Write out again, exactly, the lines below starting at the one with "- Multipliers :: 0" and ending at the one with "Ideal clock, no wire load.".

-----

--- src/core/line_input_ctrl_pkg.sv ---
// constants for the left line-input routing and power registers
// assumes one 100 MHz clock, plain register port with byte-wide data
// Functional notes
// - line one bit 7 picks differential wiring
// - line one codes 0-8 attenuate and connect
// - line one code 15 disconnects, reset value
// - line one bit 2 powers converter up
// - line one bits 1-0 pick soft-step rate
// - line two bit 7 picks differential wiring
// - line two codes 0-8 attenuate and connect
// - line two code 15 disconnects, reset value
// - line two bit 2 enables weak bias
// - line two bits 1-0 read zero
// - 7-bit gain, half dB, saturates 59.5
package line_input_ctrl_pkg;
  localparam logic [7:0] LINE_ONE_ADDR = 8'h13;
  localparam logic [7:0] LINE_TWO_ADDR = 8'h14;
  localparam logic [7:0] GAIN_TARGET_ADDR = 8'h0F;
  localparam logic [7:0] GAIN_STATUS_ADDR = 8'h30;
  localparam logic [7:0] FLAG_ADDR = 8'h31;
  localparam int DIFF_BIT = 7;
  localparam int LEVEL_MSB = 6;
  localparam int LEVEL_LSB = 3;
  localparam int POWER_BIT = 2;
  localparam int BIAS_BIT = 2;
  localparam int STEP_MSB = 1;
  localparam int STEP_LSB = 0;
  localparam int SETTLED_BIT = 7;
  localparam logic [7:0] LINE_ONE_RST = 8'h78;
  localparam logic [7:0] LINE_TWO_RST = 8'h78;
  localparam logic [7:0] LINE_TWO_WMASK = 8'hFC;
  localparam logic [3:0] LEVEL_MAX = 4'h8;
  localparam logic [3:0] LEVEL_DISCONNECT = 4'hF;
  localparam logic [1:0] STEP_EVERY = 2'h0;
  localparam logic [1:0] STEP_EVERY_TWO = 2'h1;
  localparam logic [6:0] GAIN_RST = 7'h00;
  localparam logic [6:0] GAIN_MAX = 7'h77;
  localparam logic [2:0] FLAGS_RST = 3'h0;
  localparam int CLK_HZ = 100_000_000;
  localparam int SAMPLE_HZ = 48_000;
  localparam int SAMPLE_CYCLES = CLK_HZ / SAMPLE_HZ;
  localparam logic [11:0] SAMPLE_LAST = 12'(SAMPLE_CYCLES - 1);
  typedef enum logic [0:0] {STEP_IDLE, STEP_RUN} step_state_t;
endpackage

--- src/core/level_decode.sv ---
// one line input's level code turned into mixer connect and attenuation
// assumes code comes from a register on the same clock
`timescale 1ns/1ps
module level_decode
  import line_input_ctrl_pkg::*;
(
  // clock and reset
  input wire logic clk_in,
  input wire logic rst_in,
  // level code
  input wire logic [3:0] level_in,
  // decoded controls
  output logic connect_out,
  output logic [4:0] atten_out,
  output logic reserved_out
);
  logic connect_d;
  // attenuation in half-dB units, three per code
  logic [4:0] atten_d;

  assign reserved_out = (level_in > LEVEL_MAX) && (level_in != LEVEL_DISCONNECT);

  always_comb
  begin
    connect_d = (level_in <= LEVEL_MAX);
    atten_d = 5'({1'b0, level_in}) + 5'({level_in, 1'b0});
    // disconnect code; reserved codes also left open
    if (!connect_d)
    begin
      atten_d = 5'h00;
    end
  end

  always_ff @(posedge clk_in)
  begin
    if (rst_in)
    begin
      connect_out <= 1'b0;
      atten_out <= 5'h00;
    end
    else
    begin
      connect_out <= connect_d;
      atten_out <= atten_d;
    end
  end
endmodule

--- src/core/gain_stepper.sv ---
// applied gain walking toward the programmed target
// assumes sample_tick_in is a one-cycle pulse per sample period
`timescale 1ns/1ps
module gain_stepper
  import line_input_ctrl_pkg::*;
(
  // clock and reset
  input wire logic clk_in,
  input wire logic rst_in,
  // control
  input wire logic sample_tick_in,
  input wire logic [1:0] mode_in,
  input wire logic [6:0] target_in,
  // applied gain
  output logic [6:0] gain_out,
  output logic settled_out
);
  step_state_t state_q;
  logic half_q;
  logic step_en;

  assign step_en = sample_tick_in && ((mode_in == STEP_EVERY) || ((mode_in == STEP_EVERY_TWO) && half_q));
  assign settled_out = (state_q == STEP_IDLE);

  always_ff @(posedge clk_in)
  begin
    if (rst_in)
      half_q <= 1'b0;
    else if (sample_tick_in)
      half_q <= ~half_q;
  end

  always_ff @(posedge clk_in)
  begin
    if (rst_in)
    begin
      gain_out <= GAIN_RST;
      state_q <= STEP_IDLE;
    end
    else if (mode_in > STEP_EVERY_TWO)
    begin
      gain_out <= target_in;
      state_q <= STEP_IDLE;
    end
    else
    begin
      case (state_q)
        STEP_IDLE:
          if (gain_out != target_in)
            state_q <= STEP_RUN;
        STEP_RUN:
          if (gain_out == target_in)
            state_q <= STEP_IDLE;
          else if (step_en)
            gain_out <= (gain_out < target_in) ? gain_out + 7'h01 : gain_out - 7'h01;
        default:
          state_q <= STEP_IDLE;
      endcase
    end
  end
endmodule

--- src/core/left_adc_line_input_control.sv ---
// register bank routing the two left line inputs into the left mixer
// assumes register port and all outputs share SYS_CLK_IN; analog side samples the outputs
//
// Implementation choice: the strobed register port.
`timescale 1ns/1ps
module left_adc_line_input_control
  import line_input_ctrl_pkg::*;
(
  // clock and reset
  input wire logic SYS_CLK_IN,
  input wire logic SYS_RST_IN,
  // register port
  input wire logic [7:0] REG_ADDR_IN,
  input wire logic [7:0] REG_WDATA_IN,
  input wire logic REG_WR_IN,
  input wire logic REG_RD_IN,
  output logic [7:0] REG_RDATA_OUT,
  // first left line input
  output logic FIRST_LEFT_LINE_DIFF_OUT,
  output logic FIRST_LEFT_LINE_CONNECT_OUT,
  output logic [4:0] FIRST_LEFT_LINE_ATTEN_OUT,
  output logic FIRST_LEFT_LINE_BIAS_OUT,
  // second left line input
  output logic SECOND_LEFT_LINE_DIFF_OUT,
  output logic SECOND_LEFT_LINE_CONNECT_OUT,
  output logic [4:0] SECOND_LEFT_LINE_ATTEN_OUT,
  output logic SECOND_LEFT_LINE_BIAS_OUT,
  // converter channel
  output logic ADC_POWER_UP_OUT,
  output logic WEAK_BIAS_EN_OUT,
  output logic [6:0] PGA_GAIN_OUT,
  output logic GAIN_SETTLED_OUT,
  output logic SAMPLE_TICK_OUT
);
  // register storage
  logic [7:0] line_one_q;
  logic [7:0] line_two_q;
  logic [6:0] gain_target_q;
  logic [2:0] flags_q;
  logic [2:0] flags_d;

  // write decode
  logic wr_line_one;
  logic wr_line_two;
  logic wr_gain;
  logic wr_flags;

  // read path
  logic [7:0] rdata_d;
  logic [7:0] rdata_q;

  // sample divider
  logic [11:0] div_q;
  logic tick_q;

  // per-input views
  logic [1:0][3:0] level_codes;
  logic [1:0] connect_w;
  logic [1:0][4:0] atten_w;
  logic [1:0] reserved_w;
  logic [1:0] bias_d;
  logic [1:0] bias_q;

  // decoded outputs
  logic diff_one_q;
  logic diff_two_q;
  logic power_q;
  logic weak_bias_q;

  // gain stepping
  logic [6:0] gain_sat;
  logic [1:0] step_mode;
  logic [6:0] gain_applied;
  logic settled_w;

  always_comb
  begin
    wr_line_one = 1'b0;
    wr_line_two = 1'b0;
    wr_gain = 1'b0;
    wr_flags = 1'b0;
    if (REG_WR_IN)
    begin
      if (REG_ADDR_IN == LINE_ONE_ADDR)
        wr_line_one = 1'b1;
      else if (REG_ADDR_IN == LINE_TWO_ADDR)
        wr_line_two = 1'b1;
      else if (REG_ADDR_IN == GAIN_TARGET_ADDR)
        wr_gain = 1'b1;
      else if (REG_ADDR_IN == FLAG_ADDR)
        wr_flags = 1'b1;
    end
  end

  // wiring, level, power, rate stored together
  always_ff @(posedge SYS_CLK_IN)
  begin
    if (SYS_RST_IN)
      line_one_q <= LINE_ONE_RST;
    else if (wr_line_one)
      line_one_q <= REG_WDATA_IN;
  end

  always_ff @(posedge SYS_CLK_IN)
  begin
    if (SYS_RST_IN)
      line_two_q <= LINE_TWO_RST;
    else if (wr_line_two)
      line_two_q <= REG_WDATA_IN & LINE_TWO_WMASK;
  end

  // codes past the top entry saturate
  always_ff @(posedge SYS_CLK_IN)
  begin
    if (SYS_RST_IN)
      gain_target_q <= GAIN_RST;
    else if (wr_gain)
      gain_target_q <= (REG_WDATA_IN[6:0] > GAIN_MAX) ? GAIN_MAX : REG_WDATA_IN[6:0];
  end

  // sticky misuse flags; a fresh event beats a clear in the same cycle
  always_comb
  begin
    flags_d = flags_q;
    if (wr_flags)
      flags_d = flags_q & ~REG_WDATA_IN[2:0];
    if (wr_line_one && reserved_w[0] == 1'b0
        && (REG_WDATA_IN[LEVEL_MSB:LEVEL_LSB] > LEVEL_MAX)
        && (REG_WDATA_IN[LEVEL_MSB:LEVEL_LSB] != LEVEL_DISCONNECT))
      flags_d[0] = 1'b1;
    if (wr_line_two
        && (REG_WDATA_IN[LEVEL_MSB:LEVEL_LSB] > LEVEL_MAX)
        && (REG_WDATA_IN[LEVEL_MSB:LEVEL_LSB] != LEVEL_DISCONNECT))
      flags_d[1] = 1'b1;
    if (wr_line_two && (REG_WDATA_IN[STEP_MSB:STEP_LSB] != 2'h0))
      flags_d[2] = 1'b1;
    // a level already reserved keeps its flag raised
    if (reserved_w[0])
      flags_d[0] = 1'b1;
    if (reserved_w[1])
      flags_d[1] = 1'b1;
  end

  always_ff @(posedge SYS_CLK_IN)
  begin
    if (SYS_RST_IN)
      flags_q <= FLAGS_RST;
    else
      flags_q <= flags_d;
  end

  // sample-rate divider; idle while the converter is down to save power
  always_ff @(posedge SYS_CLK_IN)
  begin
    if (SYS_RST_IN)
    begin
      div_q <= 12'h000;
      tick_q <= 1'b0;
    end
    else if (!power_q)
    begin
      div_q <= 12'h000;
      tick_q <= 1'b0;
    end
    else if (div_q == SAMPLE_LAST)
    begin
      div_q <= 12'h000;
      tick_q <= 1'b1;
    end
    else
    begin
      div_q <= div_q + 12'h001;
      tick_q <= 1'b0;
    end
  end

  assign level_codes[0] = line_one_q[LEVEL_MSB:LEVEL_LSB];
  assign level_codes[1] = line_two_q[LEVEL_MSB:LEVEL_LSB];

  genvar gi;
  generate
    for (gi = 0; gi < 2; gi = gi + 1)
    begin : g_input
      level_decode u_level
      (
        .clk_in(SYS_CLK_IN),
        .rst_in(SYS_RST_IN),
        .level_in(level_codes[gi]),
        .connect_out(connect_w[gi]),
        .atten_out(atten_w[gi]),
        .reserved_out(reserved_w[gi])
      );
      // bias only unselected inputs
      // decoded from the stored code so it lines up with the registered connect output
      assign bias_d[gi] = line_two_q[BIAS_BIT] && !(level_codes[gi] <= LEVEL_MAX);
    end
  endgenerate

  always_ff @(posedge SYS_CLK_IN)
  begin
    if (SYS_RST_IN)
      bias_q <= 2'h0;
    else
      bias_q <= bias_d;
  end

  // wiring mode and power, registered outputs
  always_ff @(posedge SYS_CLK_IN)
  begin
    if (SYS_RST_IN)
    begin
      diff_one_q <= 1'b0;
      diff_two_q <= 1'b0;
      power_q <= 1'b0;
      weak_bias_q <= 1'b0;
    end
    else
    begin
      diff_one_q <= line_one_q[DIFF_BIT];
      diff_two_q <= line_two_q[DIFF_BIT];
      power_q <= line_one_q[POWER_BIT];
      weak_bias_q <= line_two_q[BIAS_BIT];
    end
  end

  // no samples flow while powered down, so gain changes land at once
  assign step_mode = power_q ? line_one_q[STEP_MSB:STEP_LSB] : 2'h3;
  assign gain_sat = gain_target_q;

  gain_stepper u_stepper
  (
    .clk_in(SYS_CLK_IN),
    .rst_in(SYS_RST_IN),
    .sample_tick_in(tick_q),
    .mode_in(step_mode),
    .target_in(gain_sat),
    .gain_out(gain_applied),
    .settled_out(settled_w)
  );

  always_comb
  begin
    rdata_d = 8'h00;
    if (REG_ADDR_IN == LINE_ONE_ADDR)
      rdata_d = line_one_q;
    else if (REG_ADDR_IN == LINE_TWO_ADDR)
      rdata_d = line_two_q & LINE_TWO_WMASK;
    else if (REG_ADDR_IN == GAIN_TARGET_ADDR)
      rdata_d = {1'b0, gain_target_q};
    else if (REG_ADDR_IN == GAIN_STATUS_ADDR)
      rdata_d = {settled_w, gain_applied};
    else if (REG_ADDR_IN == FLAG_ADDR)
      rdata_d = {5'h00, flags_q};
  end

  // read data valid only in the cycle after the strobe
  always_ff @(posedge SYS_CLK_IN)
  begin
    if (SYS_RST_IN)
      rdata_q <= 8'h00;
    else if (REG_RD_IN)
      rdata_q <= rdata_d;
    else
      rdata_q <= 8'h00;
  end

  assign REG_RDATA_OUT = rdata_q;
  assign FIRST_LEFT_LINE_DIFF_OUT = diff_one_q;
  assign FIRST_LEFT_LINE_CONNECT_OUT = connect_w[0];
  assign FIRST_LEFT_LINE_ATTEN_OUT = atten_w[0];
  assign FIRST_LEFT_LINE_BIAS_OUT = bias_q[0];
  assign SECOND_LEFT_LINE_DIFF_OUT = diff_two_q;
  assign SECOND_LEFT_LINE_CONNECT_OUT = connect_w[1];
  assign SECOND_LEFT_LINE_ATTEN_OUT = atten_w[1];
  assign SECOND_LEFT_LINE_BIAS_OUT = bias_q[1];
  assign ADC_POWER_UP_OUT = power_q;
  assign WEAK_BIAS_EN_OUT = weak_bias_q;
  assign PGA_GAIN_OUT = gain_applied;
  assign GAIN_SETTLED_OUT = settled_w;
  assign SAMPLE_TICK_OUT = tick_q;
endmodule

--- config.mk ---
export PLATFORM = sky130hd
export DESIGN_NAME = left_adc_line_input_control
export DESIGN_NICKNAME = d
export VERILOG_FILES = /design/src/core/line_input_ctrl_pkg.sv /design/src/core/level_decode.sv /design/src/core/gain_stepper.sv /design/src/core/left_adc_line_input_control.sv
export SDC_FILE = /design/constraint.sdc
export NUM_CORES = 1
export LEC_CHECK = 0
export BUFFER_PORTS_ARGS = -buffer_cell sky130_fd_sc_hd__buf_2
export CAP_MARGIN = 5
export CORE_MARGIN = 1
export CORE_UTILIZATION = 35
export DETAILED_ROUTE_END_ITERATION = 10
export GPL_TIMING_DRIVEN = 0
export PLACE_DENSITY = 0.55
export SLEW_MARGIN = 20
export SYNTH_ARGS = -nofsm -noshare
export SYNTH_HDL_FRONTEND = slang
export SYNTH_SLANG_ARGS = --single-unit
export TNS_END_PERCENT = 30
--- constraint.sdc ---
create_clock -name SYS_CLK_IN -period 4.5 [get_ports SYS_CLK_IN]
set_input_delay 0.225 -clock SYS_CLK_IN [delete_from_list [all_inputs] [get_ports SYS_CLK_IN]]
set_output_delay 0.225 -clock SYS_CLK_IN [all_outputs]
set_load 0.05 [all_outputs]
* Yosys cells after proc, flatten, opt, wreduce, memory -nomap -nowiden
Index checks and enable logic that the tools add are counted.
** Storage, ports and cells
- Register bits :: 72
- Latch bits :: 0
- Memory bits (writable) :: 0
- Memory bits (read-only) :: 0
- Input bits :: 20
- Output and inout bits :: 35
- Memories :: 0
** Operators by class
- Add/subtract/negate cells :: 5
- Multipliers :: 0
- Divide/modulo/power cells :: 0
- $lt $le $gt $ge :: 8
- Equality and inequality tests :: 13
- Shift-type cells :: 0
- Multiplexer cells :: 36
- Bitwise gates (word level) :: 9
- Reductions and logical operators :: 29
** Operators by type and width (number)
- $mux 7 :: 6
- $mux 8 :: 4
- $mux 1 :: 22
- $eq 8x5->1 const B :: 2
- $eq 8x6->1 const B :: 2
- $add 12x1->12 const B :: 1
- $eq 12x12->1 const B :: 1
- $gt 4x4->1 const B :: 3
- $logic_and 1x1->1 :: 12
- $ne 4x4->1 const B :: 3
- $add 4x5->5 :: 2
- $reduce_or 2->1 :: 5
- $eq 8x4->1 const B :: 1
- $le 4x4->1 const B :: 2
- $reduce_bool 2->1 :: 4
- $add 7x1->7 const B :: 1
- $eq 7x7->1 :: 1
- $gt 7x7->1 const B :: 1
- $lt 7x7->1 :: 1
- $ne 7x7->1 :: 1
- $not 1->1 :: 7
- $sub 7x1->7 const B :: 1
- $mux 3 :: 2
- $reduce_bool 3->1 :: 2
- 12 further kinds :: 13

* Longest topological paths before layout
Gate-level depths: netlist of the first run.
- Depth in word-level cells :: 9
- Gate-level depth with buffers :: 11

* Hierarchy
A second synthesis of the first run with hierarchy kept.
** Second synthesis, totals
- Cell total of the unflattened synthesis :: 398
- Area total of the unflattened synthesis :: 3727.3 um2
** Modules (own cells, without submodules)
- left_adc_line_input_control :: instances 1, cells an instance 246, area each 2268.4 um2
- gain_stepper :: instances 1, cells an instance 92, area each 823.3 um2
- level_decode :: instances 2, cells an instance 30, area each 317.8 um2

* Least setup slack after synthesis of the first run
Ideal clock, no wire load.
- Kind :: register -> register
- Start :: reg u_stepper.gain_out[2]
- End :: reg u_stepper.gain_out[6]
- Library setup time :: 0.137 ns
- Data arrival time :: 2.963 ns
- Data required time :: 4.363 ns
- Slack :: 1.400 ns
- Stages on the path, launching flop included :: 10
- Clock period less this slack :: 3.100 ns
- Cells stage by stage :: dfxtp_1 > ha_1 > nor2b_1 > a221oi_1 > o21ai_0 > ha_1 > a211oi_1 > or4b_1 > o2111ai_1 > o221ai_1
** Between the ends
- Cells in the longest elaborated chain, start to end :: 6
- Elaborated cells on any way between the ends :: 11
** RTL lines
- from (decl) :: line gain_stepper.sv:15 : output logic [6:0] gain_out,
- from (signal assigned) :: line gain_stepper.sv:42 : gain_out <= target_in;
- from (signal assigned) :: line gain_stepper.sv:55 : gain_out <= (gain_out < target_in) ? gain_out + 7'h01 : gain_out - 7'h01;
- $sub 7x1->7, or another cell as far along :: line gain_stepper.sv:55
- $mux 7 :: line gain_stepper.sv:55
- $mux 7 :: line gain_stepper.sv:54 : else if (step_en)
- $mux 7 :: line gain_stepper.sv:52 : if (gain_out == target_in)
- $mux 7 :: line gain_stepper.sv:47 : case (state_q)
- $mux 7 :: line gain_stepper.sv:40 : else if (mode_in > STEP_EVERY_TWO)
Several ways; a longest one is shown, not always the timed one. The select of a mux whose other input is x is not followed.
A chain may end at the register's enable or synchronous reset.

* Final worst setup path of the first run
- Start :: reg u_stepper.gain_out[0]
- End :: reg u_stepper.gain_out[6]
The elaborated chain is that of the path after synthesis.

-----

*Exercise answer*
- Multipliers :: 0
- Divide/modulo/power cells :: 0
- $lt $le $gt $ge :: 8
- Equality and inequality tests :: 13
- Shift-type cells :: 0
- Multiplexer cells :: 36
- Bitwise gates (word level) :: 9
- Reductions and logical operators :: 29
** Operators by type and width (number)
- $mux 7 :: 6
- $mux 8 :: 4
- $mux 1 :: 22
- $eq 8x5->1 const B :: 2
- $eq 8x6->1 const B :: 2
- $add 12x1->12 const B :: 1
- $eq 12x12->1 const B :: 1
- $gt 4x4->1 const B :: 3
- $logic_and 1x1->1 :: 12
- $ne 4x4->1 const B :: 3
- $add 4x5->5 :: 2
- $reduce_or 2->1 :: 5
- $eq 8x4->1 const B :: 1
- $le 4x4->1 const B :: 2
- $reduce_bool 2->1 :: 4
- $add 7x1->7 const B :: 1
- $eq 7x7->1 :: 1
- $gt 7x7->1 const B :: 1
- $lt 7x7->1 :: 1
- $ne 7x7->1 :: 1
- $not 1->1 :: 7
- $sub 7x1->7 const B :: 1
- $mux 3 :: 2
- $reduce_bool 3->1 :: 2
- 12 further kinds :: 13

* Longest topological paths before layout
Gate-level depths: netlist of the first run.
- Depth in word-level cells :: 9
- Gate-level depth with buffers :: 11

* Hierarchy
A second synthesis of the first run with hierarchy kept.
** Second synthesis, totals
- Cell total of the unflattened synthesis :: 398
- Area total of the unflattened synthesis :: 3727.3 um2
** Modules (own cells, without submodules)
- left_adc_line_input_control :: instances 1, cells an instance 246, area each 2268.4 um2
- gain_stepper :: instances 1, cells an instance 92, area each 823.3 um2
- level_decode :: instances 2, cells an instance 30, area each 317.8 um2

* Least setup slack after synthesis of the first run
Ideal clock, no wire load.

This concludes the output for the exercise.